[WHAT YOU ARE ASKED TO DO] Only the lines from the top of the data through the line containing "0.800 | 1.21 | 0 |" should be duplicated, exactly as they appear.

*** Opening DATA FOR REVIEW ***

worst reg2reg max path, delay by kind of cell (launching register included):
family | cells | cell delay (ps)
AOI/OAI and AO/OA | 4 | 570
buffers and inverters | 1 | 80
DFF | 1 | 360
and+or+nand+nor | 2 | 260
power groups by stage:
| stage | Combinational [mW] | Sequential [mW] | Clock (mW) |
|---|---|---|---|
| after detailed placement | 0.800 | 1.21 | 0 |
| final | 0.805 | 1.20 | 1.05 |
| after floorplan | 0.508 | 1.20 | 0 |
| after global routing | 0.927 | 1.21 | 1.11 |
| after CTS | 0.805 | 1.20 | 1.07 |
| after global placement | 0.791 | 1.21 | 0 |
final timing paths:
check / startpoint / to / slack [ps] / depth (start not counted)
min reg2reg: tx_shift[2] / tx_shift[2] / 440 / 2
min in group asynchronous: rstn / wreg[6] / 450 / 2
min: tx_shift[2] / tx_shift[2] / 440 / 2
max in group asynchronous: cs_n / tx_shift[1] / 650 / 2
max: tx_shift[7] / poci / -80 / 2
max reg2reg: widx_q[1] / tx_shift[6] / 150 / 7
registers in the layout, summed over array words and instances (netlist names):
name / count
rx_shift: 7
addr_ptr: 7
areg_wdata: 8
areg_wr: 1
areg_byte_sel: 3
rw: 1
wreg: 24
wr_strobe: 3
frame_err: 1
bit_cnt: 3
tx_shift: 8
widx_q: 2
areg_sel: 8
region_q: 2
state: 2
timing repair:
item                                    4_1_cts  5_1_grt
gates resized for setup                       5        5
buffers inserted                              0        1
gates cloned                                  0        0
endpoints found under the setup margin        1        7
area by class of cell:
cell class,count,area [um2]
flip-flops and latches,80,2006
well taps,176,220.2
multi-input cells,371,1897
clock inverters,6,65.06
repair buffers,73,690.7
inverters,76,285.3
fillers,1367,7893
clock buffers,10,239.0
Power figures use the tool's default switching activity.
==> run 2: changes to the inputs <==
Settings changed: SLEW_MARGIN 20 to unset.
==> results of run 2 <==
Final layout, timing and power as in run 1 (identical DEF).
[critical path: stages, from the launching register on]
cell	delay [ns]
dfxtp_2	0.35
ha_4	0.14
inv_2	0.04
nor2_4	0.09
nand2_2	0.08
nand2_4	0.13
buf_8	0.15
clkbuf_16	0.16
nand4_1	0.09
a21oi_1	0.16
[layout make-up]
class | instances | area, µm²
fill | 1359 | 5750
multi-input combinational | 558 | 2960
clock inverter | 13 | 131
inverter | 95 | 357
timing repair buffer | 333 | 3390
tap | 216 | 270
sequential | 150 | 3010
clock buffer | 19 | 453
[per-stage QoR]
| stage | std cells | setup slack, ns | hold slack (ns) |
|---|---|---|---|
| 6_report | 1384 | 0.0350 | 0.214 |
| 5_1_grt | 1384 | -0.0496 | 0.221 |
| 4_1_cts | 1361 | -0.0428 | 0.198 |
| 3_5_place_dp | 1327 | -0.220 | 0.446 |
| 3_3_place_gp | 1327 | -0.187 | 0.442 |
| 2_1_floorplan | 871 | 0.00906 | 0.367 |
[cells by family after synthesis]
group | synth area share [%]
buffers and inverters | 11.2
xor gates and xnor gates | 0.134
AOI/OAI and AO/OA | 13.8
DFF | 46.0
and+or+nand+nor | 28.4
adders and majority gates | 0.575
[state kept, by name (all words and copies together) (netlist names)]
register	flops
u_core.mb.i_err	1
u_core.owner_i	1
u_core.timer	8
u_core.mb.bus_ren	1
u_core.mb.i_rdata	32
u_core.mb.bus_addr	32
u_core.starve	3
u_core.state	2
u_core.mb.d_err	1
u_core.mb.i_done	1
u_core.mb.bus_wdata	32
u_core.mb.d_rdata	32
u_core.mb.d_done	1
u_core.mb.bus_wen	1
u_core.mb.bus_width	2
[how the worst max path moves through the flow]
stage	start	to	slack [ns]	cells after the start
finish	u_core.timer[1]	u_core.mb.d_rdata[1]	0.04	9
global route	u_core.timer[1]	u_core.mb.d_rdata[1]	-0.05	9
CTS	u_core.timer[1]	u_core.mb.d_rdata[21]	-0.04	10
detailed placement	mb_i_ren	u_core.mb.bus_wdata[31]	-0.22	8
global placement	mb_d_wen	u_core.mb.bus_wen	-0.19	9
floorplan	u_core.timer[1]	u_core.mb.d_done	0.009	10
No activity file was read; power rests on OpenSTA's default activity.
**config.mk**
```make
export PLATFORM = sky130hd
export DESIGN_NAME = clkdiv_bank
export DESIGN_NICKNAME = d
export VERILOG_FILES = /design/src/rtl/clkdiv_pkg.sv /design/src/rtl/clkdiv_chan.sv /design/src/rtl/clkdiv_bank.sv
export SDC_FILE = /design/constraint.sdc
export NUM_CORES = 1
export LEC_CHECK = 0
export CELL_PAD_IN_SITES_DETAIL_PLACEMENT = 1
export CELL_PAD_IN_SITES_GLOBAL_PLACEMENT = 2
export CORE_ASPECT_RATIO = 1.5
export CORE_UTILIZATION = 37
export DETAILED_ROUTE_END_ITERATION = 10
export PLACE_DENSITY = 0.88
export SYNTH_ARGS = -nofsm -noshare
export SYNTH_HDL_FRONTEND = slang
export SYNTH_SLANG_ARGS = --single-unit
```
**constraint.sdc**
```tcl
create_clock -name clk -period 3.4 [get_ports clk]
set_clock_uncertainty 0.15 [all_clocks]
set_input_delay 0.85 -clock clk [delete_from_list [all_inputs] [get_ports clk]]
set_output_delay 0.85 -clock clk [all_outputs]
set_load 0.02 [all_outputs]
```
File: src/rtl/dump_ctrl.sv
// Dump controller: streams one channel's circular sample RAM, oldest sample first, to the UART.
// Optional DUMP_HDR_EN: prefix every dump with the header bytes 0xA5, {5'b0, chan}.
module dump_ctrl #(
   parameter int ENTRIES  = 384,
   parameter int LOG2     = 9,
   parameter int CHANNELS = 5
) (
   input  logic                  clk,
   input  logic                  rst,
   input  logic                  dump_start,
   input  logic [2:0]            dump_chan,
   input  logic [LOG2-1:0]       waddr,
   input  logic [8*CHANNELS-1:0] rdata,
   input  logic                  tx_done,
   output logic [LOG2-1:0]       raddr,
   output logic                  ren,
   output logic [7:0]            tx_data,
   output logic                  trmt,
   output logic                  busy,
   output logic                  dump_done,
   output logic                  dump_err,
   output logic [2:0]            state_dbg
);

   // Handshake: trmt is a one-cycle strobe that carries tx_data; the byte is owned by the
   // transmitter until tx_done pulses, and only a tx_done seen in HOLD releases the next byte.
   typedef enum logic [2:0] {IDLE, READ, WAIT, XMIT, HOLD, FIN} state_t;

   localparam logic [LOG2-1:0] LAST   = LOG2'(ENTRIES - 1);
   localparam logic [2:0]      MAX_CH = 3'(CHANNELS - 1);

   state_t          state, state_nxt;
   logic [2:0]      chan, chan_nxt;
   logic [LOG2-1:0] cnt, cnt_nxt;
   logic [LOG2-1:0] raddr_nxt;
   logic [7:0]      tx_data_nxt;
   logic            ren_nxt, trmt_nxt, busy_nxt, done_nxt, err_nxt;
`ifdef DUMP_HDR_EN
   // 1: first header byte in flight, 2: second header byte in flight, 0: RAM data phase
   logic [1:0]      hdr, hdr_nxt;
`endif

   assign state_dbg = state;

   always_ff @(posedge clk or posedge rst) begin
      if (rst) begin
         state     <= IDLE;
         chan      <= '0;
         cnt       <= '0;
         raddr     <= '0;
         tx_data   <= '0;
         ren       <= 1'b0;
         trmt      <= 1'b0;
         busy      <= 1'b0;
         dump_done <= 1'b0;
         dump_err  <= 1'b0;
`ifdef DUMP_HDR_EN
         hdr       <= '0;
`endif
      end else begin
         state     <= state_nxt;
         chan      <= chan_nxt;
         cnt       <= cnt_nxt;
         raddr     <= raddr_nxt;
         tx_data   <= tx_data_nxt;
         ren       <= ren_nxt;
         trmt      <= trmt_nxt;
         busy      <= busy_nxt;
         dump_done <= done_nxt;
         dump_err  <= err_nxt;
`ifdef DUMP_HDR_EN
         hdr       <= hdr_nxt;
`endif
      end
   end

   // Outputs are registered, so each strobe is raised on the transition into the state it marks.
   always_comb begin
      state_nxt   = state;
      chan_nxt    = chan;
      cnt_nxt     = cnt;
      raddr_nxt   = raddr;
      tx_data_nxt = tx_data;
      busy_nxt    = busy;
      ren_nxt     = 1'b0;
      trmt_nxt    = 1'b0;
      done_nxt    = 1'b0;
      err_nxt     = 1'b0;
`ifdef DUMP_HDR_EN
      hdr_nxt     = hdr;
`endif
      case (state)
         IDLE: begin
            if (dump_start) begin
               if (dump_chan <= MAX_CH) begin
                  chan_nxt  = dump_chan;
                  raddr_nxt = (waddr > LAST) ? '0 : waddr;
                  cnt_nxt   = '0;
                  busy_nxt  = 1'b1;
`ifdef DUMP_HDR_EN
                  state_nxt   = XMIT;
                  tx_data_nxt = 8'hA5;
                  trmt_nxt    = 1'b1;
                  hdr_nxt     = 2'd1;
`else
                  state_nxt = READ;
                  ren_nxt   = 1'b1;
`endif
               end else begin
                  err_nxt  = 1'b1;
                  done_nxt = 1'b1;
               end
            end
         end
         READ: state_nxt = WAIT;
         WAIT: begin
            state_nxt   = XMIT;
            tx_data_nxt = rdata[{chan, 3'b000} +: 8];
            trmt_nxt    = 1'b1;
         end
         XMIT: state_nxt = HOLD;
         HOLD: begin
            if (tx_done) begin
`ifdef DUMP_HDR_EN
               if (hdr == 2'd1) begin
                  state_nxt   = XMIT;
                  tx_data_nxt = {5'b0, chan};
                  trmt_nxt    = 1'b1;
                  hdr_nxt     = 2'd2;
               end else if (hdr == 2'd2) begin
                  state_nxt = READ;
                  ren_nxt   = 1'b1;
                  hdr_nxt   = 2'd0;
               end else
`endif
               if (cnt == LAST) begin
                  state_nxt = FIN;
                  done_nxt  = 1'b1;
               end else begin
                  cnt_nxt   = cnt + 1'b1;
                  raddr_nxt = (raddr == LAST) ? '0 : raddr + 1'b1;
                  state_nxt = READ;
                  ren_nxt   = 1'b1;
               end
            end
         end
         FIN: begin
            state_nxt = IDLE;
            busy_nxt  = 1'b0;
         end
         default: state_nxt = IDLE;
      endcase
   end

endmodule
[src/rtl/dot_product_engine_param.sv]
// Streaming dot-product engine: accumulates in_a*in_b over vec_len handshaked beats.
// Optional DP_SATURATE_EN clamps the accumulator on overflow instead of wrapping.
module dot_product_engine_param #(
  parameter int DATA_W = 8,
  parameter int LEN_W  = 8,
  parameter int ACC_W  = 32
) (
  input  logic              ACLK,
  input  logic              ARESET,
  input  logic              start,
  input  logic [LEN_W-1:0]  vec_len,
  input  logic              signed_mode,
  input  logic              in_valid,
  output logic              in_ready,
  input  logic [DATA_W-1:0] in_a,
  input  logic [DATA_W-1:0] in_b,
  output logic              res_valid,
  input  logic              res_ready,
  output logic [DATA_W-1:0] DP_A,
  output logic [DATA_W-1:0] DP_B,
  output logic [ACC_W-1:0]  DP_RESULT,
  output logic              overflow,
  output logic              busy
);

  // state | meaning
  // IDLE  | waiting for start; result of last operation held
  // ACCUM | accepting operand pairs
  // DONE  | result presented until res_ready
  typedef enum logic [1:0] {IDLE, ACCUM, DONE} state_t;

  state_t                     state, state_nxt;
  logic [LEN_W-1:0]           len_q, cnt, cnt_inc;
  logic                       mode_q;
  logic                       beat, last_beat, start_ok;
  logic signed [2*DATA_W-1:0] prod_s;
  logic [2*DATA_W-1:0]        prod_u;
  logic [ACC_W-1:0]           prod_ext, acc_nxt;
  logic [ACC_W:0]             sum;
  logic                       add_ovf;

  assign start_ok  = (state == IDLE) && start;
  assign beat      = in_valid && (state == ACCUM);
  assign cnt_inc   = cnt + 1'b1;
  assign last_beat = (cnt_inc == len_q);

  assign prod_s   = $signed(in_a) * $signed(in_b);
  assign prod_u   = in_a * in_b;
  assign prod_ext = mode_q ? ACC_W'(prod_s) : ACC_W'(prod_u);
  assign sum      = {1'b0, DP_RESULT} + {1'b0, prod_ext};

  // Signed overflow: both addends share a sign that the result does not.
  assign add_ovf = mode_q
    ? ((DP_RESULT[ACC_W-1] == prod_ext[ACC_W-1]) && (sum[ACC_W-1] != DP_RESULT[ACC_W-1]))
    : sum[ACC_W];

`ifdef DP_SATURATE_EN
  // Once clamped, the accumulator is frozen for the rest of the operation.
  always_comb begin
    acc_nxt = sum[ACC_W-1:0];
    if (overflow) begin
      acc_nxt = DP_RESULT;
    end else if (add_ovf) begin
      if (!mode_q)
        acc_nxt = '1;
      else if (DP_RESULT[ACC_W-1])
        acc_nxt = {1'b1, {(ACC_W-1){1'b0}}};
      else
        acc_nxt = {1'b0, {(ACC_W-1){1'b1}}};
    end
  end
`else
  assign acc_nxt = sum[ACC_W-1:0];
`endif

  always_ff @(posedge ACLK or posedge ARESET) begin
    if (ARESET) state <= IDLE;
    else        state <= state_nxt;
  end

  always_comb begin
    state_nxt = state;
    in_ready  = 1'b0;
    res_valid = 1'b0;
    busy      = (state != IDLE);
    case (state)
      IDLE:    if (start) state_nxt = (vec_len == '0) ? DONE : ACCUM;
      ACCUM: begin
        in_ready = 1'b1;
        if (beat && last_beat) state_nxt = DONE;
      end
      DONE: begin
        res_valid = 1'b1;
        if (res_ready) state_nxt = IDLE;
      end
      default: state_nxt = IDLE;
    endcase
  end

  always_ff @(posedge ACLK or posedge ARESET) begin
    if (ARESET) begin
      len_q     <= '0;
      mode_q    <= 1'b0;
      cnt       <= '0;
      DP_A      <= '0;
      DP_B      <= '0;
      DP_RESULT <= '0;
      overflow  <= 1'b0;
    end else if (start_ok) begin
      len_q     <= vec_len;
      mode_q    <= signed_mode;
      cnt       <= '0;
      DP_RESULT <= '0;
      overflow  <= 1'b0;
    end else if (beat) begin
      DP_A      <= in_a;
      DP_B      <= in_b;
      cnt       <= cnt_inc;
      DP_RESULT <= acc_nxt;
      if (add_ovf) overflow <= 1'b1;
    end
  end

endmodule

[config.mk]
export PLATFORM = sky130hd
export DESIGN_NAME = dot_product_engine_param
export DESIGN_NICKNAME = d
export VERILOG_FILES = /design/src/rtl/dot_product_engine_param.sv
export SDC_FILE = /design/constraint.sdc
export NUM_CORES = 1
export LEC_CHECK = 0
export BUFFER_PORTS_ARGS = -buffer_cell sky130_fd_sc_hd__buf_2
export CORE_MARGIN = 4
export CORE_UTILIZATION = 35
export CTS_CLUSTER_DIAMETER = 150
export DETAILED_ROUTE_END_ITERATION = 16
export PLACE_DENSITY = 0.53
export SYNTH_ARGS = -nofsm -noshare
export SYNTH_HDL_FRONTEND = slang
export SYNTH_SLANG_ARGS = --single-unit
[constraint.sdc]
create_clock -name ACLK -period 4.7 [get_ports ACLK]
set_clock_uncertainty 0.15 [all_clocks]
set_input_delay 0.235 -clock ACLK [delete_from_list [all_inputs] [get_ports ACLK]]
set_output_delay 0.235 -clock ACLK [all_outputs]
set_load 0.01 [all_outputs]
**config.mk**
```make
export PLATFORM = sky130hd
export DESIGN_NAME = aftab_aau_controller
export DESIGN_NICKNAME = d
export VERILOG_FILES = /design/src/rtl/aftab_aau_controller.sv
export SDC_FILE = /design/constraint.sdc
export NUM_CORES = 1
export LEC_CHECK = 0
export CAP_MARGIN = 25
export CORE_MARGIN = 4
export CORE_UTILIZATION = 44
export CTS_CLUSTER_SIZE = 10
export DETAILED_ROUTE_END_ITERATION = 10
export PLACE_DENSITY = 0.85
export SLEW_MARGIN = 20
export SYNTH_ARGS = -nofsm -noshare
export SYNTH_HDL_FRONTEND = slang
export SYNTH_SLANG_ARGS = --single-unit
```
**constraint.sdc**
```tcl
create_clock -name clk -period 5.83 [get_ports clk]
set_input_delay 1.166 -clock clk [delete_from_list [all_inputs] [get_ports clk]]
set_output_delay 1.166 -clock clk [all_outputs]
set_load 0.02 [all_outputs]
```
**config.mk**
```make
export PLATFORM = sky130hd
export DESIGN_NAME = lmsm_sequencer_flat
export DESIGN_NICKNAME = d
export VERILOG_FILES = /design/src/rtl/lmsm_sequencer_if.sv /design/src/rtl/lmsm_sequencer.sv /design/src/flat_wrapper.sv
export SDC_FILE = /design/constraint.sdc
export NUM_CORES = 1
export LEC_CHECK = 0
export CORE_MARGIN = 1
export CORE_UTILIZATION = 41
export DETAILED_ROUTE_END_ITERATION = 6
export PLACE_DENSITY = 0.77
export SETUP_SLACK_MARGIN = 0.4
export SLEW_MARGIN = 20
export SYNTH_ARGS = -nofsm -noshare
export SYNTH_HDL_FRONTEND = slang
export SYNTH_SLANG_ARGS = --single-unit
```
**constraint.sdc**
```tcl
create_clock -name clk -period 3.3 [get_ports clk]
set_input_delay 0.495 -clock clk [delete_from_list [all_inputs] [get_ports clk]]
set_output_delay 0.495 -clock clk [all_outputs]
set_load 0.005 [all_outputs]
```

*** Closing DATA FOR REVIEW ***

[FINISHED TASK]
worst reg2reg max path, delay by kind of cell (launching register included):
family | cells | cell delay (ps)
AOI/OAI and AO/OA | 4 | 570
buffers and inverters | 1 | 80
DFF | 1 | 360
and+or+nand+nor | 2 | 260
power groups by stage:
| stage | Combinational [mW] | Sequential [mW] | Clock (mW) |
|---|---|---|---|
| after detailed placement | 0.800 | 1.21 | 0 |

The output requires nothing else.